*TASK DETAILS*. This exercise calls for an exact copy of the data below.

*RECORDS TO PROCESS*.
━━━━━━━━━━━━━━━━━━━━

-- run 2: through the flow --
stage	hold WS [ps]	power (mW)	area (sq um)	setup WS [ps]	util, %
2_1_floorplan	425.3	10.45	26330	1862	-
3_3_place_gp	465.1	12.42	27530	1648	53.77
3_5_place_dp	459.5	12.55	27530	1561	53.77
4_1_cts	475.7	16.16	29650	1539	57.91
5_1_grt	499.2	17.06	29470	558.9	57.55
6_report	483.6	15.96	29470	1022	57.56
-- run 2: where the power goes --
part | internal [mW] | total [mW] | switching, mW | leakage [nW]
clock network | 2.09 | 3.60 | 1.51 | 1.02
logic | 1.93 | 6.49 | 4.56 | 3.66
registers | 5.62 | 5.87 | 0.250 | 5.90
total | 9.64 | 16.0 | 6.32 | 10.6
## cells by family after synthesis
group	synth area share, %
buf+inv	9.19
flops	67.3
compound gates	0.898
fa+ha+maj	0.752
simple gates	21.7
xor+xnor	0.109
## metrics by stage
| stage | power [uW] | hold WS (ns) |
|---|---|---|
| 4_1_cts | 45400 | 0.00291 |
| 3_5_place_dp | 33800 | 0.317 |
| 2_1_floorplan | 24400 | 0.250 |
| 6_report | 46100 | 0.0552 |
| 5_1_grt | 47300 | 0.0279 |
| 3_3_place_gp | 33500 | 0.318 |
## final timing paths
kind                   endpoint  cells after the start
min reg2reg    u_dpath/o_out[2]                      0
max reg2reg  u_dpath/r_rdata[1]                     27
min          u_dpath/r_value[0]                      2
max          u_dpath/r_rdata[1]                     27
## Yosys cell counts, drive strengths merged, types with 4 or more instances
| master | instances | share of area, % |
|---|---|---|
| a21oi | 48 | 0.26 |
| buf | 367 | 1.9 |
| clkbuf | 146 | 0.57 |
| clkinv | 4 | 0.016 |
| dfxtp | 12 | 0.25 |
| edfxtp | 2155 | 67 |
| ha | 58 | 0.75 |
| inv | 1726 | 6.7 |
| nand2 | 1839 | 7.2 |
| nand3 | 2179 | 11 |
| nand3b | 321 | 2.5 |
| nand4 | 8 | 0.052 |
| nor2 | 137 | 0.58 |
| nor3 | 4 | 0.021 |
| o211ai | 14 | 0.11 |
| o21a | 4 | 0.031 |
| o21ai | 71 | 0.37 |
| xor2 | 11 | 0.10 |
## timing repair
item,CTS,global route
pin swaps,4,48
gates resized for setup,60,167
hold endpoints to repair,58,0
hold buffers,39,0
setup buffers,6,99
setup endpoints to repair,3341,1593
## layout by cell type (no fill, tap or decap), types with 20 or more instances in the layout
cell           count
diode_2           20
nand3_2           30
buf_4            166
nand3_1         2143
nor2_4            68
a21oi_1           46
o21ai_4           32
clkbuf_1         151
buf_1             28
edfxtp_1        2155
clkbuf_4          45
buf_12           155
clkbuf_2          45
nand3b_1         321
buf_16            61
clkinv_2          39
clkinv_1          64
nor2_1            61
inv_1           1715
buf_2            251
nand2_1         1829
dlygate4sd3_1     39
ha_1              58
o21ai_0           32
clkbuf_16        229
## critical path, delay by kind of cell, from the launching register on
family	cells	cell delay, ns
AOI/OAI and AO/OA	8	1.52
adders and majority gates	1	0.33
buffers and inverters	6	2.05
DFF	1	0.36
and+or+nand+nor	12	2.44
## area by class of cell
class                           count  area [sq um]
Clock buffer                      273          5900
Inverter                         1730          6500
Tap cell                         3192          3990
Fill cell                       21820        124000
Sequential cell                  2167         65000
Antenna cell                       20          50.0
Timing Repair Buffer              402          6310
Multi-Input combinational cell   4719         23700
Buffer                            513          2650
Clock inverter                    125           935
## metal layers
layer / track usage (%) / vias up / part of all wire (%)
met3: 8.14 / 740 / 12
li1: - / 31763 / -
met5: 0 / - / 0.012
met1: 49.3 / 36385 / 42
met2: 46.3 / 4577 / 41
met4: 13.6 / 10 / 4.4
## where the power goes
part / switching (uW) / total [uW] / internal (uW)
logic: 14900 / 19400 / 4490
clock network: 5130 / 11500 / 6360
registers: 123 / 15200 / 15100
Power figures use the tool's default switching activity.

━━━━━━━━━━━━━━━━━━━━

*SOLUTION FOR THIS PROBLEM*.
-- run 2: through the flow --
stage	hold WS [ps]	power (mW)	area (sq um)	setup WS [ps]	util, %
2_1_floorplan	425.3	10.45	26330	1862	-
3_3_place_gp	465.1	12.42	27530	1648	53.77
3_5_place_dp	459.5	12.55	27530	1561	53.77
4_1_cts	475.7	16.16	29650	1539	57.91
5_1_grt	499.2	17.06	29470	558.9	57.55
6_report	483.6	15.96	29470	1022	57.56
-- run 2: where the power goes --
part | internal [mW] | total [mW] | switching, mW | leakage [nW]
clock network | 2.09 | 3.60 | 1.51 | 1.02
logic | 1.93 | 6.49 | 4.56 | 3.66
registers | 5.62 | 5.87 | 0.250 | 5.90
total | 9.64 | 16.0 | 6.32 | 10.6
## cells by family after synthesis
group	synth area share, %
buf+inv	9.19
flops	67.3
compound gates	0.898
fa+ha+maj	0.752
simple gates	21.7
xor+xnor	0.109
## metrics by stage
| stage | power [uW] | hold WS (ns) |
|---|---|---|
| 4_1_cts | 45400 | 0.00291 |
| 3_5_place_dp | 33800 | 0.317 |
| 2_1_floorplan | 24400 | 0.250 |
| 6_report | 46100 | 0.0552 |
| 5_1_grt | 47300 | 0.0279 |
| 3_3_place_gp | 33500 | 0.318 |
## final timing paths
kind                   endpoint  cells after the start
min reg2reg    u_dpath/o_out[2]                      0
max reg2reg  u_dpath/r_rdata[1]                     27
min          u_dpath/r_value[0]                      2
max          u_dpath/r_rdata[1]                     27
## Yosys cell counts, drive strengths merged, types with 4 or more instances
| master | instances | share of area, % |
|---|---|---|
| a21oi | 48 | 0.26 |
| buf | 367 | 1.9 |
| clkbuf | 146 | 0.57 |
| clkinv | 4 | 0.016 |
| dfxtp | 12 | 0.25 |
| edfxtp | 2155 | 67 |
| ha | 58 | 0.75 |
| inv | 1726 | 6.7 |
| nand2 | 1839 | 7.2 |
| nand3 | 2179 | 11 |
| nand3b | 321 | 2.5 |
| nand4 | 8 | 0.052 |
| nor2 | 137 | 0.58 |
| nor3 | 4 | 0.021 |
| o211ai | 14 | 0.11 |
| o21a | 4 | 0.031 |
| o21ai | 71 | 0.37 |
| xor2 | 11 | 0.10 |
## timing repair
item,CTS,global route
pin swaps,4,48
gates resized for setup,60,167
hold endpoints to repair,58,0
hold buffers,39,0
setup buffers,6,99
setup endpoints to repair,3341,1593
## layout by cell type (no fill, tap or decap), types with 20 or more instances in the layout
cell           count
diode_2           20
nand3_2           30
buf_4            166
nand3_1         2143
nor2_4            68
a21oi_1           46
o21ai_4           32
clkbuf_1         151
buf_1             28
edfxtp_1        2155
clkbuf_4          45
buf_12           155
clkbuf_2          45
nand3b_1         321
buf_16            61
clkinv_2          39
clkinv_1          64
nor2_1            61
inv_1           1715
buf_2            251
nand2_1         1829
dlygate4sd3_1     39
ha_1              58
o21ai_0           32
clkbuf_16        229
## critical path, delay by kind of cell, from the launching register on
family	cells	cell delay, ns
AOI/OAI and AO/OA	8	1.52
adders and majority gates	1	0.33
buffers and inverters	6	2.05
DFF	1	0.36
and+or+nand+nor	12	2.44
## area by class of cell
class                           count  area [sq um]
Clock buffer                      273          5900
Inverter                         1730          6500
Tap cell                         3192          3990
Fill cell                       21820        124000
Sequential cell                  2167         65000
Antenna cell                       20          50.0
Timing Repair Buffer              402          6310
Multi-Input combinational cell   4719         23700
Buffer                            513          2650
Clock inverter                    125           935
## metal layers
layer / track usage (%) / vias up / part of all wire (%)
met3: 8.14 / 740 / 12
li1: - / 31763 / -
met5: 0 / - / 0.012
met1: 49.3 / 36385 / 42
met2: 46.3 / 4577 / 41
met4: 13.6 / 10 / 4.4
## where the power goes
part / switching (uW) / total [uW] / internal (uW)
logic: 14900 / 19400 / 4490
clock network: 5130 / 11500 / 6360
registers: 123 / 15200 / 15100
Power figures use the tool's default switching activity.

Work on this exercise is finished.